What is needed – Pull out of the data below the stretch of lines bounded by the one containing "- List of cells" and the one containing "- Sequential Area: 195 um2", both bounds included, unchanged.

Excerpted records –
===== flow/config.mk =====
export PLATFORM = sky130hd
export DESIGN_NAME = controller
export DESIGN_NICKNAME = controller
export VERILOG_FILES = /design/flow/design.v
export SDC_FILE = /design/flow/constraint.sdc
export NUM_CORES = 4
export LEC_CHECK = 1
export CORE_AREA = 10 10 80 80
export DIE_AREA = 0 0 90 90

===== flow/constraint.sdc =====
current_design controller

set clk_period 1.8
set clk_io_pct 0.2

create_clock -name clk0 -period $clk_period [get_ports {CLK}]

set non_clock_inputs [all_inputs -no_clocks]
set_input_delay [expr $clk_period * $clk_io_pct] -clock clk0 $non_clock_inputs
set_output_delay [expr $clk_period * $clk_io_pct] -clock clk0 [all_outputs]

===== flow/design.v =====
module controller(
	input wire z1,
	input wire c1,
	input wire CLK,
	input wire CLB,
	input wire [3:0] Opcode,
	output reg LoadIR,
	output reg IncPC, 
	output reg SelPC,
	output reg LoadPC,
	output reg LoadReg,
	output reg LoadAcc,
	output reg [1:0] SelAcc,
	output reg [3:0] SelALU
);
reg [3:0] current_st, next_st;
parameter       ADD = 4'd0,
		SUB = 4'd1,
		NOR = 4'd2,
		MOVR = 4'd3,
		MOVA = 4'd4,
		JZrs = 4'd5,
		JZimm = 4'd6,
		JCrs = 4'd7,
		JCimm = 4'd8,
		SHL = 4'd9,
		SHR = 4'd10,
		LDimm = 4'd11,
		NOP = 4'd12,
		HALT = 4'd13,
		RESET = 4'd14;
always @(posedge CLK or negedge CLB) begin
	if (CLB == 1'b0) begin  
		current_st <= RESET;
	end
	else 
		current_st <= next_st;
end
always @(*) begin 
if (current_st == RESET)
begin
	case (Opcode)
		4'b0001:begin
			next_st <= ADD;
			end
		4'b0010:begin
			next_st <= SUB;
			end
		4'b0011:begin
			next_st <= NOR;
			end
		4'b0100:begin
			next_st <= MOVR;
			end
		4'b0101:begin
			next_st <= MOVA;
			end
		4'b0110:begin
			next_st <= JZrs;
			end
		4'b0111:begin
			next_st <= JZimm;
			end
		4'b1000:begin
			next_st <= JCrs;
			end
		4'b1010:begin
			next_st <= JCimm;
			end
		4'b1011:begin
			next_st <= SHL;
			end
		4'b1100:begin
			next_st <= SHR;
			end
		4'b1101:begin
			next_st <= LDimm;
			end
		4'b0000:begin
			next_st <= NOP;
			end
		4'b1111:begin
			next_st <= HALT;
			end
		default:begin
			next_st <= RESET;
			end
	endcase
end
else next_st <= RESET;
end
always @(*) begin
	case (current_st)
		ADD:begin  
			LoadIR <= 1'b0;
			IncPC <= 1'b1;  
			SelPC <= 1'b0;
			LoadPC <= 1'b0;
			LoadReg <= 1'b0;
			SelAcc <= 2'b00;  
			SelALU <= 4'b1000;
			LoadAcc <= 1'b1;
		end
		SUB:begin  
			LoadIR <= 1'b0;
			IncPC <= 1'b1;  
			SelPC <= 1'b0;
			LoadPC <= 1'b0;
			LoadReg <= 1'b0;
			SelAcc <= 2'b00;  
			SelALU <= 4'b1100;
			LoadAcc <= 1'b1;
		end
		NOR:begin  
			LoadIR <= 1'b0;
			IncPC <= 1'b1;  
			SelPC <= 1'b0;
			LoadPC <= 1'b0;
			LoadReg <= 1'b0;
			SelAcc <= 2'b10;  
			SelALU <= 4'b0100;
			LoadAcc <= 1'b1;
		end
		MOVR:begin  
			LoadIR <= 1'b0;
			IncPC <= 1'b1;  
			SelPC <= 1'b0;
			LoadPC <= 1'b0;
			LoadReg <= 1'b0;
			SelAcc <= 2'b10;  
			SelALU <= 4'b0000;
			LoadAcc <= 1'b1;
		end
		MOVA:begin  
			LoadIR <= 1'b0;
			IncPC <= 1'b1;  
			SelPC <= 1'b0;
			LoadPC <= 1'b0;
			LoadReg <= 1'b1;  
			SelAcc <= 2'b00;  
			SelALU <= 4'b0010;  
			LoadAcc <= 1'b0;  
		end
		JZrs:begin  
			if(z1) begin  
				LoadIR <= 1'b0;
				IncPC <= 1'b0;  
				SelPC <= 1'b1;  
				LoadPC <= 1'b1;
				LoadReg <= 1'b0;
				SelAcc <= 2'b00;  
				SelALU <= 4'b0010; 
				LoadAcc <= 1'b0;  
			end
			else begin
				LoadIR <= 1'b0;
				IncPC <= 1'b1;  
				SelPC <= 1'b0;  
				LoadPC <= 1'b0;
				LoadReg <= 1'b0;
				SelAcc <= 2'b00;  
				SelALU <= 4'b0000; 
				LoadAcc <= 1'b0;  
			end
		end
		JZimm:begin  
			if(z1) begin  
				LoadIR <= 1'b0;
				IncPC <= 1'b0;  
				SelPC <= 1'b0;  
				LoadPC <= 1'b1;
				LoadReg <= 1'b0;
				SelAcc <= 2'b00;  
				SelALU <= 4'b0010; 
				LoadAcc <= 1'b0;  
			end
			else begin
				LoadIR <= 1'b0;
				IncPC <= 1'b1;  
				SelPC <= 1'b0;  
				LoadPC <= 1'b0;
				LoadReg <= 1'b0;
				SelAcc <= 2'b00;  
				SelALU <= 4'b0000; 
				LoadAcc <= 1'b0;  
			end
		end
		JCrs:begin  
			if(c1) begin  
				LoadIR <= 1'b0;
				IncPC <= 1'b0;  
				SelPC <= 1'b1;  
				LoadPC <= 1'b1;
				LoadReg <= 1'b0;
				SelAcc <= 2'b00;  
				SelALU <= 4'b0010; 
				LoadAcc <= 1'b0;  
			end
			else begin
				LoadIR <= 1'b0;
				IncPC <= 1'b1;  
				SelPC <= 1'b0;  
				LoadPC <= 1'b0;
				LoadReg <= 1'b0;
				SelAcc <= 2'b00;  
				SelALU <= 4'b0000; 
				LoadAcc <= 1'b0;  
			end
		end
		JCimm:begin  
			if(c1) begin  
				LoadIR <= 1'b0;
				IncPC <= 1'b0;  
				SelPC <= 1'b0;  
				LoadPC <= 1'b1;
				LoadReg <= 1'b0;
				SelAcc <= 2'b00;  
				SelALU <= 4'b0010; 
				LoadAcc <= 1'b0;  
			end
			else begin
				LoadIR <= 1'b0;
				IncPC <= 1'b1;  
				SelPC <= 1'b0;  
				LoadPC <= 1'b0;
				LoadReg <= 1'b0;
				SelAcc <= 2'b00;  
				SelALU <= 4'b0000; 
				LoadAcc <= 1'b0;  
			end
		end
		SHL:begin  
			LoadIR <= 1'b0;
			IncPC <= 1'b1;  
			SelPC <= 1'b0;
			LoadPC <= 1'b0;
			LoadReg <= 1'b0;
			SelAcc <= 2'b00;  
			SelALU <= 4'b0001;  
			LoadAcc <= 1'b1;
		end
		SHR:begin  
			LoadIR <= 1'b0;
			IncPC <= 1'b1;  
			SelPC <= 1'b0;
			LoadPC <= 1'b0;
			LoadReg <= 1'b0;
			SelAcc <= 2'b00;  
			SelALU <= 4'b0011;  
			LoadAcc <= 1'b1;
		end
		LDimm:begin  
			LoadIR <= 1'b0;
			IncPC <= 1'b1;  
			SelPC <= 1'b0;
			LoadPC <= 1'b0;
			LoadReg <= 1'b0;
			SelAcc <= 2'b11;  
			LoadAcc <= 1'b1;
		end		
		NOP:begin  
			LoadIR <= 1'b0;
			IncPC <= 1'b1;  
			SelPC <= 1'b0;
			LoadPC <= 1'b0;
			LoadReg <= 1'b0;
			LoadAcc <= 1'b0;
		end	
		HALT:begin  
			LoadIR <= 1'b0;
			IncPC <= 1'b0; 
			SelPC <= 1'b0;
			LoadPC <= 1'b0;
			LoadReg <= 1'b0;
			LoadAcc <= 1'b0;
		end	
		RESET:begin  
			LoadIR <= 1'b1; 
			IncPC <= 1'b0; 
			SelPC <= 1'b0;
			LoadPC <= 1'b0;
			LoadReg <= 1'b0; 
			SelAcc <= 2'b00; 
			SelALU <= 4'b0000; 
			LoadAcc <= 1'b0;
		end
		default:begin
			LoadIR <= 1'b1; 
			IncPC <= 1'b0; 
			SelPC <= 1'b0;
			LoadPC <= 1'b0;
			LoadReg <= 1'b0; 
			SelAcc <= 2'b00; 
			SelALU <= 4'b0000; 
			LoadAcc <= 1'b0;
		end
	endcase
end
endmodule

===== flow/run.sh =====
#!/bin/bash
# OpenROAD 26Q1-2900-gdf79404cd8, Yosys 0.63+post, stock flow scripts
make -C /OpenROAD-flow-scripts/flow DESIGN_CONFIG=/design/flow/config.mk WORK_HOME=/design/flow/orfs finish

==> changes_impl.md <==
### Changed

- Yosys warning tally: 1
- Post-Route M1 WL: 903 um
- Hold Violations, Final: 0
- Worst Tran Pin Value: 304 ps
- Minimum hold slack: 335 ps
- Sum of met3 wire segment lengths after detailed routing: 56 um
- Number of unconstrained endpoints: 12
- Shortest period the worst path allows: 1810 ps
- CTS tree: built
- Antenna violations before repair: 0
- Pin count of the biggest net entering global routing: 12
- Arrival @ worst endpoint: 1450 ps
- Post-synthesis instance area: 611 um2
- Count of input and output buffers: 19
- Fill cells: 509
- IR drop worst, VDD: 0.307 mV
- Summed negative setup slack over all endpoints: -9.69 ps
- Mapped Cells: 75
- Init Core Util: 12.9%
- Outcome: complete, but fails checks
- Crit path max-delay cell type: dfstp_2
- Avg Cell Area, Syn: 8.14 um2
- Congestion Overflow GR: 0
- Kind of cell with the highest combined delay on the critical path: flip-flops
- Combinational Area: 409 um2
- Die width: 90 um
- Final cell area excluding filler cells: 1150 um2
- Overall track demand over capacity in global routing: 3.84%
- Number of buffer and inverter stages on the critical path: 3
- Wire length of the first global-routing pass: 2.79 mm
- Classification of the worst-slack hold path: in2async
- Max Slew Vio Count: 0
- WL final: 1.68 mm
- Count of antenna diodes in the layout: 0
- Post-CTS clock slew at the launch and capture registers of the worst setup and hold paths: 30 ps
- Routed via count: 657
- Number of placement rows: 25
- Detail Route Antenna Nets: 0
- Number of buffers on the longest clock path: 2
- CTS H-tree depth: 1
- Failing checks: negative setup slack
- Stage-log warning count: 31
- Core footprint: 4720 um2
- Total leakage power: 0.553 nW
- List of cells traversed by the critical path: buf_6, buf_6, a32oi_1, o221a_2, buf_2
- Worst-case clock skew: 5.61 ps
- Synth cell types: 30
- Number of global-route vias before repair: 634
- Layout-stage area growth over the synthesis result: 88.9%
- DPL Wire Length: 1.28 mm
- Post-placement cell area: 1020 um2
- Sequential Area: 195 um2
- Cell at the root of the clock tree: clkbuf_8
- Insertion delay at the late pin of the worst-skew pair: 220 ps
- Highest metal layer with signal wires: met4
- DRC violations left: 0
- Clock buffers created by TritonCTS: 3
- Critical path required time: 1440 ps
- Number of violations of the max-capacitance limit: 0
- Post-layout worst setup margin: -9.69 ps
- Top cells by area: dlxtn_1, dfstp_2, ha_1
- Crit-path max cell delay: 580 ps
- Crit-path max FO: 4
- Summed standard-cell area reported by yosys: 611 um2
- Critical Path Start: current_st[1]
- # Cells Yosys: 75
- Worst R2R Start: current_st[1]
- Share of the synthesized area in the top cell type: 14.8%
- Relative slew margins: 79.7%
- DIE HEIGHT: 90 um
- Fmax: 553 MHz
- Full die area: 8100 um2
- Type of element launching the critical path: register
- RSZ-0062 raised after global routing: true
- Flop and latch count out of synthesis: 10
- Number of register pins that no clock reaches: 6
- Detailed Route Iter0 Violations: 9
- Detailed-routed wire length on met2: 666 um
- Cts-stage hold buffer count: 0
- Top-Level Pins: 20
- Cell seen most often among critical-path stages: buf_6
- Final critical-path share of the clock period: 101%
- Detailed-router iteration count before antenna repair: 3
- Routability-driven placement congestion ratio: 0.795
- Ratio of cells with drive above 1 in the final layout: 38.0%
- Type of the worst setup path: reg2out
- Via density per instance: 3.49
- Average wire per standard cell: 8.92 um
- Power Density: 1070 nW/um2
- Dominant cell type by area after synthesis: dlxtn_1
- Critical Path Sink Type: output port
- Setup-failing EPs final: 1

Exercise solution –
- List of cells traversed by the critical path: buf_6, buf_6, a32oi_1, o221a_2, buf_2
- Worst-case clock skew: 5.61 ps
- Synth cell types: 30
- Number of global-route vias before repair: 634
- Layout-stage area growth over the synthesis result: 88.9%
- DPL Wire Length: 1.28 mm
- Post-placement cell area: 1020 um2
- Sequential Area: 195 um2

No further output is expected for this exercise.